The COVID-19 virus is still present among us. While population immunity has increased due to vaccinations taking effect, the virus is under evolutionary pressure to persist. Consequently, SARS-CoV-2 continues to evolve. Just a couple of weeks ago, one of the scientific authorities in the field, Eric Topol, reported on social media about a hyper-mutated virus that is diverging from the known coronavirus variants. This variant is expected to reach Europe in the coming weeks.

What makes this new mutation noteworthy is its location. The virus gene that has undergone changes under evolutionary pressure is altering the structure of the coronavirus spike protein. As we have come to know during the pandemic, the spike protein structure of the coronavirus is the culprit for its rapid spread through the air; it can attach to human respiratory organs and cells.

In order to understand the threat virus poses and be prepared, we need to turn existing viral data into knowledge. This is where the EuroHPC Joint Undertaking’s supercomputers enter the scene.

Location of the recently detected COVID-19 mutations affect the spike protein region around residue number 455.

Figure. Location of the recently detected COVID-19 mutations affect the spike protein region around residue number 455. Source: Worldwide protein data bank 

Analysing big data with supercomputing

Big viral data is a technical challenge for the present EuroHPC supercomputers. SARS-CoV-2 data analysis pipelines, utilized for updating the European COVID-19 data portal, are effectively deployed and tested on LUMI. The portal, offered globally by EMBL-EBI, an ELIXIR node, according to the FAIR data principles, offers access to data about more than 8 million viral sequences.

The computing made on LUMI helps to organise this data, and this work is carried out in collaboration between CSC and EMBL-EBI experts. The project has overcome many technical challenges associated with data management. Some of these challenges arise from the functional demands of large-scale data access in bioinformatics, stretching and developing data handling capability of the supercomputer ecosystem. Big data and its movement is important part of computational workflows.

Approximately, analysing each coronavirus sample requires 0.9 CPU hours of supercomputer processor time. A dataset consisting of 1 million samples and occupies 100 terabytes of disk space, and at present, there are a total of 8 million virus samples. The number of unanalyzed datasets or samples is millions.

Consequently, supercomputer capacity is required to analyze all the data required for online publication of knowledge derived from the data. At some point, we anticipate a stabilization in the influx of new samples, possibly after a few years, but it is likely that there will still be a substantial number to process, preparing to quickly analyse new virus strains.

Technical challenges with data transfer

The primary functional challenge in supercomputing environment revolves around the incoming raw data from EMBL-EBI (ftp server).
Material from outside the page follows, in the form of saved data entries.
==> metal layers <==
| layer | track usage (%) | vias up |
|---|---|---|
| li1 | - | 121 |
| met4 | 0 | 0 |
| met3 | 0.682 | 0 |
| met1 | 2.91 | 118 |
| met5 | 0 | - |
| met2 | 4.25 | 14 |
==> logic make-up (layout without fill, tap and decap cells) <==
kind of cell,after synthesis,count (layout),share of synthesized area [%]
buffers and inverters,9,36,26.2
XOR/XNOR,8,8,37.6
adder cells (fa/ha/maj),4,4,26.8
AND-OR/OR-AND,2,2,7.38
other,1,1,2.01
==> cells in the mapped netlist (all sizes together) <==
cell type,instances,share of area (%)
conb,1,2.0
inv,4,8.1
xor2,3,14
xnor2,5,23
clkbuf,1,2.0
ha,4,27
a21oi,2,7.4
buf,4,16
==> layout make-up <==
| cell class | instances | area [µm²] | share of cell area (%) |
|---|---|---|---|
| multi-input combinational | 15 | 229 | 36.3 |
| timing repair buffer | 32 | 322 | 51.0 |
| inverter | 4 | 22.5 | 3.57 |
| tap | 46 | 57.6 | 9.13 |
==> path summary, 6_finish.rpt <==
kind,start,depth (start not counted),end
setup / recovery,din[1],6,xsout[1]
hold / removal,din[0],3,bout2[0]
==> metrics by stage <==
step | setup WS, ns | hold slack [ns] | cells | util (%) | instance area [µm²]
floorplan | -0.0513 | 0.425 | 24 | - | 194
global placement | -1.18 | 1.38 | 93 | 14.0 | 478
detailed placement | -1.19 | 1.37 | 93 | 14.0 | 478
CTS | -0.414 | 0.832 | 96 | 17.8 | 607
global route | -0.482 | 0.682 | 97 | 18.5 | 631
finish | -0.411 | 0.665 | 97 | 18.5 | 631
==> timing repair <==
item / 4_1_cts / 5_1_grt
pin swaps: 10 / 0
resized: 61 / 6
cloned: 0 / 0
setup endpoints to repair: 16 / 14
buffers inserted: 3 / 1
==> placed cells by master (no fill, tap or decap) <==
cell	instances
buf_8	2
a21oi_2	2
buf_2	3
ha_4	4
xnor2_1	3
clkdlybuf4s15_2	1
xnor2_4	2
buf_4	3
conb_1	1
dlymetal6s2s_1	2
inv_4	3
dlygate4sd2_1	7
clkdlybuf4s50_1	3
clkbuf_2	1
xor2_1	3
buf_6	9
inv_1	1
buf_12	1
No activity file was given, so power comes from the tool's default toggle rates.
$ cat /design/flow/config.mk
export PLATFORM = sky130hd
export DESIGN_NAME = shift_right_32b
export DESIGN_NICKNAME = shift_right_32b
export VERILOG_FILES = /design/flow/design.v
export SDC_FILE = /design/flow/constraint.sdc
export NUM_CORES = 4
export LEC_CHECK = 1
export CORE_UTILIZATION = 30
$ cat /design/flow/constraint.sdc
current_design shift_right_32b

set clk_period 8.1
set clk_io_pct 0.2

create_clock -name clk0 -period $clk_period

set non_clock_inputs [all_inputs -no_clocks]
set_input_delay [expr $clk_period * $clk_io_pct] -clock clk0 $non_clock_inputs
set_output_delay [expr $clk_period * $clk_io_pct] -clock clk0 [all_outputs]
==> flow/design.v <==
module airplane_pos (game_clk, reset, KEY, apx, apy);
	input reset, game_clk;
	input [2:0] KEY;	
	output reg [9:0] apx;
	output [9:0] apy;
	assign apy = 400;
	always @(posedge game_clk or posedge reset) begin
		if(reset) begin apx <= 340; end
		else begin
			if(~KEY[0]) begin  
				if(apx >= 659 ) apx <= apx;  
				else apx <= apx + 1;
			end
			else if (~KEY[1]) begin
				if( apx <= 20) apx <= apx; 
				else apx <= apx - 1;
			end
		end
	end
endmodule
module block_break (CLOCK_50, reset, SW, KEY,
 VGA_R, VGA_G, VGA_B, VGA_BLANK_N, VGA_CLK,
 VGA_HS, VGA_VS, VGA_SYNC_N);
	input CLOCK_50, reset;
	input [2:0] KEY, SW;
	output [7:0] VGA_R, VGA_G, VGA_B;
	output VGA_BLANK_N, VGA_CLK, VGA_HS, VGA_VS, VGA_SYNC_N;
	reg CLK25;
	wire [7:0] inR, inG, inB;
	wire [9:0] px, py;
	wire game_clk;
	always @(posedge CLOCK_50 or posedge reset) begin
		if(reset) CLK25 <= 0;
		else CLK25 <= ~CLK25;  
	end
	vga_sync u1 (CLK25, reset, inR, inG, inB, VGA_R, VGA_G, VGA_B,
					VGA_BLANK_N, VGA_CLK, VGA_HS, VGA_VS, VGA_SYNC_N, px, py, game_clk);
	block_main u2 (game_clk, reset, KEY, px, py, inR, inG, inB);
endmodule
module block_main(game_clk, reset, KEY, px, py, inR, inG, inB);
	input [9:0] px;  
	input [8:0] py;  
	input reset, game_clk;
	input [2:0] KEY;  
	parameter S0 = 0, S1 = 1, S2 = 2, S3 = 3;
	parameter block_size = 100;
	output [7:0] inR, inG, inB;
	wire [9:0] apx, apy; 	 
	wire [9:0] mpx, mpy;  
	integer block_col;
	wire airplane;
	wire missiles;
	wire block;
	wire hit;  
	wire mstate;  
	airplane_pos u3 (game_clk, reset, KEY, apx, apy);
	missile_pos u4 (game_clk, reset, KEY, apx, apy, mpx, mpy, hit, mstate);
	always @(posedge game_clk or posedge reset) begin
		if (reset) block_col <= 8'hB0;
		else begin
			if (block_col != 8'h00) begin
				if (hit) block_col <= block_col - 8'h01;			
			end
		end
	end
	assign airplane = ((px >= apx -(py - apy)) && (px <= apx +(py - apy))) &&
									((py >= apy) && (py <= apy + 20));  
	assign missiles = ((px >= mpx -(py - mpy)) && (px <= mpx +(py - mpy))) &&
									((py >= mpy) && (py <= mpy + 6)) && (mstate == S1);  
	assign block = ((px <= 680) && (px >= 0)) && ((py <= block_size) && (py >= 0));
	assign inR = airplane ? 8'hF0 : 8'h00;
	assign inG = block ? block_col : 8'h00;  
	assign inB = missiles ? 8'hF0 : 8'h00; 
endmodule
module missile_pos (game_clk, reset, KEY, apx, apy, mpx, mpy, hit, mstate);
	input game_clk, reset;
	input [2:0] KEY;
	input [9:0] apx, apy;
	output reg [9:0] mpy, mpx;
	output reg hit;
	parameter block_size = 100;
	parameter S0 = 0, S1 = 1;
	output reg mstate;
	always @(posedge game_clk or posedge reset) begin
		if (reset) begin mstate <= S0; end
		else begin
			case(mstate)
			S0: if(~KEY[2]) begin mstate <= S1;  mpx <= apx; mpy <= apy; end
			S1: begin
				if (mpx <= 600 && mpy == block_size) hit <= 1;
				else hit <= 0;
				if (mpy > 0) mpy <= mpy - 1;
				else mstate <= S0;
			end
			default : mstate <= S0;
			endcase
		end
	end
endmodule
module vga_sync (CLK25, reset, inR, inG, inB,
 VGA_R, VGA_G, VGA_B, VGA_BLANK_N, VGA_CLK,
 VGA_HS, VGA_VS, VGA_SYNC_N,
 px, py, game_clk);
	input CLK25, reset;
	input [7:0] inR, inG, inB;
	output reg [9:0] px;
	output reg [8:0] py;
	output reg VGA_HS, VGA_VS;
	output VGA_BLANK_N, VGA_CLK, VGA_SYNC_N;
	output [7:0] VGA_R, VGA_G, VGA_B;
	output game_clk;
	reg video_on;
	reg [9:0] hcount;  
	reg [8:0] vcount;  
	always @(posedge CLK25 or posedge reset) begin
		if(reset) hcount <= 0;
		else begin
			if(hcount == 799) hcount <= 0;
			else	hcount <= hcount + 1;
		end
	end
	always @(posedge CLK25) begin
		if((hcount >= 659) && (hcount <= 755)) VGA_HS <= 0;  
		else VGA_HS <= 1;
	end
	always @(posedge CLK25 or posedge reset) begin
		if(reset) vcount <= 0;
		else if (hcount == 799) begin
			if(vcount == 524) vcount <= 0;
			else vcount <= vcount +1;
		end
	end
	always @(posedge CLK25) begin
		if(vcount >= 493 && vcount <= 494) VGA_VS <= 0;
		else VGA_VS <= 1;
	end
	always @(posedge CLK25) begin
		video_on <= (hcount <= 639) && (vcount <= 479);
		px <= hcount;
		py <= vcount;
	end
	assign game_clk = (hcount >= 640 && hcount <= 799 && vcount <= 524 && vcount >= 480);  
	assign VGA_CLK = ~CLK25;
	assign VGA_BLANK_N = VGA_HS & VGA_VS;
	assign VGA_SYNC_N = 1'b0;
	assign VGA_R = video_on? inR : 8'h00;
	assign VGA_G = video_on? inG : 8'h00;
	assign VGA_B = video_on? inB : 8'h00;
endmodule
==> flow/run.sh <==
#!/bin/bash
# OpenROAD 26Q1-2900-gdf79404cd8, Yosys 0.63+post, stock flow scripts
make -C /OpenROAD-flow-scripts/flow DESIGN_CONFIG=/design/flow/config.mk WORK_HOME=/design/flow/orfs finish
==> flow/config.mk <==
export PLATFORM = sky130hd
export DESIGN_NAME = block_break
export DESIGN_NICKNAME = block_break
export VERILOG_FILES = /design/flow/design.v
export SDC_FILE = /design/flow/constraint.sdc
export NUM_CORES = 4
export LEC_CHECK = 1
export CORE_UTILIZATION = 30
==> flow/constraint.sdc <==
current_design block_break

set clk_period 1.7
set clk_io_pct 0.2

create_clock -name clk0 -period $clk_period [get_ports {CLOCK_50}]

set non_clock_inputs [all_inputs -no_clocks]
set_input_delay [expr $clk_period * $clk_io_pct] -clock clk0 $non_clock_inputs
set_output_delay [expr $clk_period * $clk_io_pct] -clock clk0 [all_outputs]
--- flow/config.mk ---
export PLATFORM = sky130hd
export DESIGN_NAME = wb
export DESIGN_NICKNAME = wb
export VERILOG_FILES = /design/flow/design.v
export SDC_FILE = /design/flow/constraint.sdc
export NUM_CORES = 4
export LEC_CHECK = 1
export CORE_UTILIZATION = 40
--- flow/constraint.sdc ---
current_design wb

set clk_period 101.4
set clk_io_pct 0.2

create_clock -name clk0 -period $clk_period [get_ports {clk}]

set non_clock_inputs [all_inputs -no_clocks]
set_input_delay [expr $clk_period * $clk_io_pct] -clock clk0 $non_clock_inputs
set_output_delay [expr $clk_period * $clk_io_pct] -clock clk0 [all_outputs]
--- flow/design.v ---
`timescale 1ns / 10ps
module wb(
    input clk,
    input [3:0] Wicode,
    input [3:0] Wifun,
    input [3:0] WdstM,
    input [3:0] WdstE,
    input [63:0] WvalE,
    input [63:0] WvalM,
    input Wcnd,
    output reg [63:0] rm0,
    output reg [63:0] rm1,
    output reg [63:0] rm2,
    output reg [63:0] rm3,
    output reg [63:0] rm4,
    output reg [63:0] rm5,
    output reg [63:0] rm6,
    output reg [63:0] rm7,
    output reg [63:0] rm8,
    output reg [63:0] rm9,
    output reg [63:0] rm10,
    output reg [63:0] rm11,
    output reg [63:0] rm12,
    output reg [63:0] rm13,
    output reg [63:0] rm14
);
reg [63:0]rm[0:14];
initial begin
    rm[0] = 64'd0;
    rm[1] = 64'd1;
    rm[2] = 64'd2;
    rm[3] = 64'd3;
    rm[4] = 64'd4;
    rm[5] = 64'd5;
    rm[6] = 64'd6;
    rm[7] = 64'd7;
    rm[8] = 64'd8;
    rm[9] = 64'd9;
    rm[10] = 64'd10;
    rm[11] = 64'd11;
    rm[12] = 64'd12;
    rm[13] = 64'd13;
    rm[14] = 64'd14;
end
parameter HALT = 4'b0000;
parameter NOP = 4'b0001;
parameter CMOVXX = 4'b0010;
parameter IRMOVQ = 4'b0011;
parameter RMMOVQ = 4'b0100;
parameter MRMOVQ = 4'b0101;
parameter OPQ = 4'b0110;
parameter JXX = 4'b0111;
parameter CALL = 4'b1000;
parameter RET = 4'b1001;
parameter PUSHQ = 4'b1010;
parameter POPQ = 4'b1011;
always @ (posedge clk)
    begin
        if(Wicode == CMOVXX && Wifun == 4'b0)
        begin
            rm[WdstE] = WvalE;
        end
        if(Wicode == CMOVXX && Wifun != 4'b0 && Wcnd == 1)
        begin
                 rm[WdstE] = WvalE;
        end
        else if(Wicode == IRMOVQ)
        begin
        rm[WdstE] = WvalE;
        end
        else if(Wicode == MRMOVQ)
        begin
        rm[WdstM] = WvalM;
        end
        else if(Wicode == OPQ)
        begin
        rm[WdstE] = WvalE;
        end
        else if(Wicode == CALL)
        begin
        rm[4] = WvalE;
        end
        else if(Wicode == RET)
        begin
        rm[4] = WvalE;
        end
        else if(Wicode == PUSHQ)
        begin
        rm[4] = WvalE;
        end
        else if(Wicode == POPQ)
        begin
        rm[4] = WvalE;
        rm[WdstM] = WvalM;
        end
        rm0 = rm[0];
        rm1 = rm[1];
        rm2 = rm[2];
        rm3 = rm[3];
        rm4 = rm[4];
        rm5 = rm[5];
        rm6 = rm[6];
        rm7 = rm[7];
        rm8 = rm[8];
        rm9 = rm[9];
        rm10 = rm[10];
        rm11 = rm[11];
        rm12 = rm[12];
        rm13 = rm[13];
        rm14 = rm[14];
   end
endmodule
This is integral part of the computing workflow. The data transfer, which needs to occur ‘on the fly,’ deviates from the traditional high-performance computing usage pattern. To address this challenge, we conducted pilot experiments with locally staged European Nucleotide Archive (ENA) raw data from EMBL-EBI to CSC, which would amount tens of petabytes transferred and made available on compute environment over time. Intention is to have the data located in close proximity to the LUMI computing resource. Progress made in collaboration with expert teams has shown a great promise.
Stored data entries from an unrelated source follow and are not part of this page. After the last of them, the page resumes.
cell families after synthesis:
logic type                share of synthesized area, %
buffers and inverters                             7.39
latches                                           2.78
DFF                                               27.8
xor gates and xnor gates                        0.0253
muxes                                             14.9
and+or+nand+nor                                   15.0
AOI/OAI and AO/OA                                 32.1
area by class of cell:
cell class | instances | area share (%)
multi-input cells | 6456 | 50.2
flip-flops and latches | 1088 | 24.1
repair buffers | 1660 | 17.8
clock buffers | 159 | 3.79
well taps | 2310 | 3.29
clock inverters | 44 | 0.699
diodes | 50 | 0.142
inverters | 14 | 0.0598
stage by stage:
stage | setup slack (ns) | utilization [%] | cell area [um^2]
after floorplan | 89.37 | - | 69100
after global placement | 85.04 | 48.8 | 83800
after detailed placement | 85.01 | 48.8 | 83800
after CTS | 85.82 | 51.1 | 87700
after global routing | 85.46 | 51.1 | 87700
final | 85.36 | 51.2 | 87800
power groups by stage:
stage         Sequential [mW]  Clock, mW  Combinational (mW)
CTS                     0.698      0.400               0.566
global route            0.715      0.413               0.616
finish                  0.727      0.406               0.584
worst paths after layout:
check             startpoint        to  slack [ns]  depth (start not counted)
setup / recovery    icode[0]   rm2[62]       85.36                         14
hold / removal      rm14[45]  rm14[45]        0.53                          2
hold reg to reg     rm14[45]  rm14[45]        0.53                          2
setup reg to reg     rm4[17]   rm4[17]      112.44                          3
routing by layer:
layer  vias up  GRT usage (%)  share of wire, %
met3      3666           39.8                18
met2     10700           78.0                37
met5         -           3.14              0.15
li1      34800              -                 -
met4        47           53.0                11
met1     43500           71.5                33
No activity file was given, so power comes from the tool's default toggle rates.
File: flow/design.v
`timescale 1ns / 10ps
module freg(
    input clk, 
    input [63:0] prPC, 
    output reg [63:0] FpredPC
);
always @(posedge clk)
begin
    FpredPC <= prPC;
end
endmodule
module dreg(
    input clk,
    input [3:0] ficode,
    input [3:0] fifun,
    input [3:0] frA,
    input [3:0] frB,
    input [63:0] fvalC,
    input [63:0] fvalP,
    output reg [3:0] Dicode,
    output reg [3:0] Difun,
    output reg [3:0] DrA,
    output reg [3:0] DrB,
    output reg [63:0] DvalC,
    output reg [63:0] DvalP,
    input [3:0] micode,
    input [3:0] mifun,
    input [3:0] mdstM,
    input [3:0] mdstE,
    input [63:0] mvalE,
    input [63:0] mvalM,
    output reg [3:0] Wicode,
    output reg [3:0] Wifun,
    output reg [3:0] WdstE,
    output reg [3:0] WdstM,
    output reg [63:0] WvalE,
    output reg [63:0] WvalM,
    output reg mcnd
);
always @(posedge clk)
begin
    Dicode <= ficode;
    Difun <= fifun;
    DvalC <= fvalC;
    DvalP <= fvalP;
    DrA <= frA;
    DrB <= frB;
    Wicode <= micode;
    Wifun <= mifun;
    WvalM <= mvalM;
    WdstE <= mdstE;
    WdstM <= mdstM;
    WvalE <= mvalE;
end
endmodule
module ereg(
    input clk,
    input [3:0] dicode,
    input [3:0] difun,
    input [3:0] ddstE,
    input [3:0] ddstM,
    input [3:0] dsrcA,
    input [3:0] dsrcB,
    input [63:0] dvalA,
    input [63:0] dvalB,
    input [63:0] dvalC,
    output reg [3:0] Eicode,
    output reg [3:0] Eifun,
    output reg [3:0] EdstM,
    output reg [3:0] EdstE,
    output reg [3:0] EsrcA,
    output reg [3:0] EsrcB,
    output reg [63:0] EvalA,
    output reg [63:0] EvalB,
    output reg [63:0] EvalC
);
always @(posedge clk)
begin
    Eicode <= dicode;
    Eifun <= difun;
    EdstM <= ddstM;
    EdstE <= ddstE;
    EsrcA <= dsrcA;
    EsrcB <= dsrcB;
    EvalA <= dvalA;
    EvalB <= dvalB;
    EvalC <= dvalC;
end
endmodule
module mreg(
    input clk,
    input ecnd,
    input [3:0] eicode,
    input [3:0] eifun,
    input [3:0] edstM,
    input [3:0] edstE,
    input [63:0] evalE,
    input [63:0] evalA,
    output reg [3:0] Micode,
    output reg [3:0] Mifun,
    output reg [3:0] MdstE,
    output reg [3:0] MdstM,
    output reg [63:0] MvalA,
    output reg [63:0] MvalE,
    output reg Mcnd
);
always @(posedge clk)
    begin
        Micode <= eicode;
        Mifun <= eifun;
        Mcnd <= ecnd;
        MvalA <= evalA;
        MdstE <= edstE;
        MdstM <= edstM;
        MvalE <= evalE;
    end
endmodule
File: flow/run.sh
#!/bin/bash
# OpenROAD 26Q1-2900-gdf79404cd8, Yosys 0.63+post, stock flow scripts
make -C /OpenROAD-flow-scripts/flow DESIGN_CONFIG=/design/flow/config.mk WORK_HOME=/design/flow/orfs finish
### ./config.mk
export PLATFORM = sky130hd
export DESIGN_NAME = ControlUnit
export DESIGN_NICKNAME = ControlUnit
export VERILOG_FILES = /design/flow/design.v
export SDC_FILE = /design/flow/constraint.sdc
export NUM_CORES = 4
export LEC_CHECK = 1
export CORE_AREA = 10 10 227 227
export DIE_AREA = 0 0 237 237
### ./run.sh
#!/bin/bash
# OpenROAD 26Q1-2900-gdf79404cd8, Yosys 0.63+post, stock flow scripts
make -C /OpenROAD-flow-scripts/flow DESIGN_CONFIG=/design/flow/config.mk WORK_HOME=/design/flow/orfs finish
$ cat ./design.v
`timescale 1ns / 1ps
module EightBitAND(r,a,b);
    input [7:0]a,b;
    output [7:0]r;
    and(r[0],a[0],b[0]);
    and(r[1],a[1],b[1]);
    and(r[2],a[2],b[2]);
    and(r[3],a[3],b[3]);
    and(r[4],a[4],b[4]);
    and(r[5],a[5],b[5]);
    and(r[6],a[6],b[6]);
    and(r[7],a[7],b[7]);
endmodule
`timescale 1ns / 1ps
module EightBitAdder(s,x,y,c,ov);
    input [7:0] x,y;
    input c;
    output ov;
    output [8:0] s;
    wire c1,c2,c3,c4,c5,c6;
    fulladder   FA1 (s[0],c1,x[0],y[0],c),
                FA2 (s[1],c2,x[1],y[1],c1),
                FA3 (s[2],c3,x[2],y[2],c2),
                FA4 (s[3],c4,x[3],y[3],c3),
                FA5 (s[4],c5,x[4],y[4],c4),
                FA6 (s[5],c6,x[5],y[5],c5),
                FA7 (s[6],ov,x[6],y[6],c6),
                FA8 (s[7],s[8],x[7],y[7],ov);
endmodule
Nevertheless, data management needs extend computing project timelines beyond traditional HPC computing project timelines. Requirements are associated with data transfer mostly, which is causing delays in completing the computing tasks. Addressing this data management challenge is crucial to enable large-scale computing on the data. We are jointly heading towards the dedicated solutions on EuroHPC architecture side.

One of the outstanding issues pertains also to data quality control. Data is sent to EMBL-EBI in batches (data sets), originating from various organizations and varying in size. It has become evident that some of these batches contain data of higher quality, while others have lower quality data. This discrepancy is reflected in computing pipeline failure rates, with some batches experiencing a 1% failure rate and others going up to 5% of the samples being affected. Failed samples necessitate costly reruns, which can potentially double the time required for dataset analysis, representing a significant computational burden and complicating our estimation of the resources needed to process everything. CSC and EMBL-EBI are researching the issues to address this computing challenge.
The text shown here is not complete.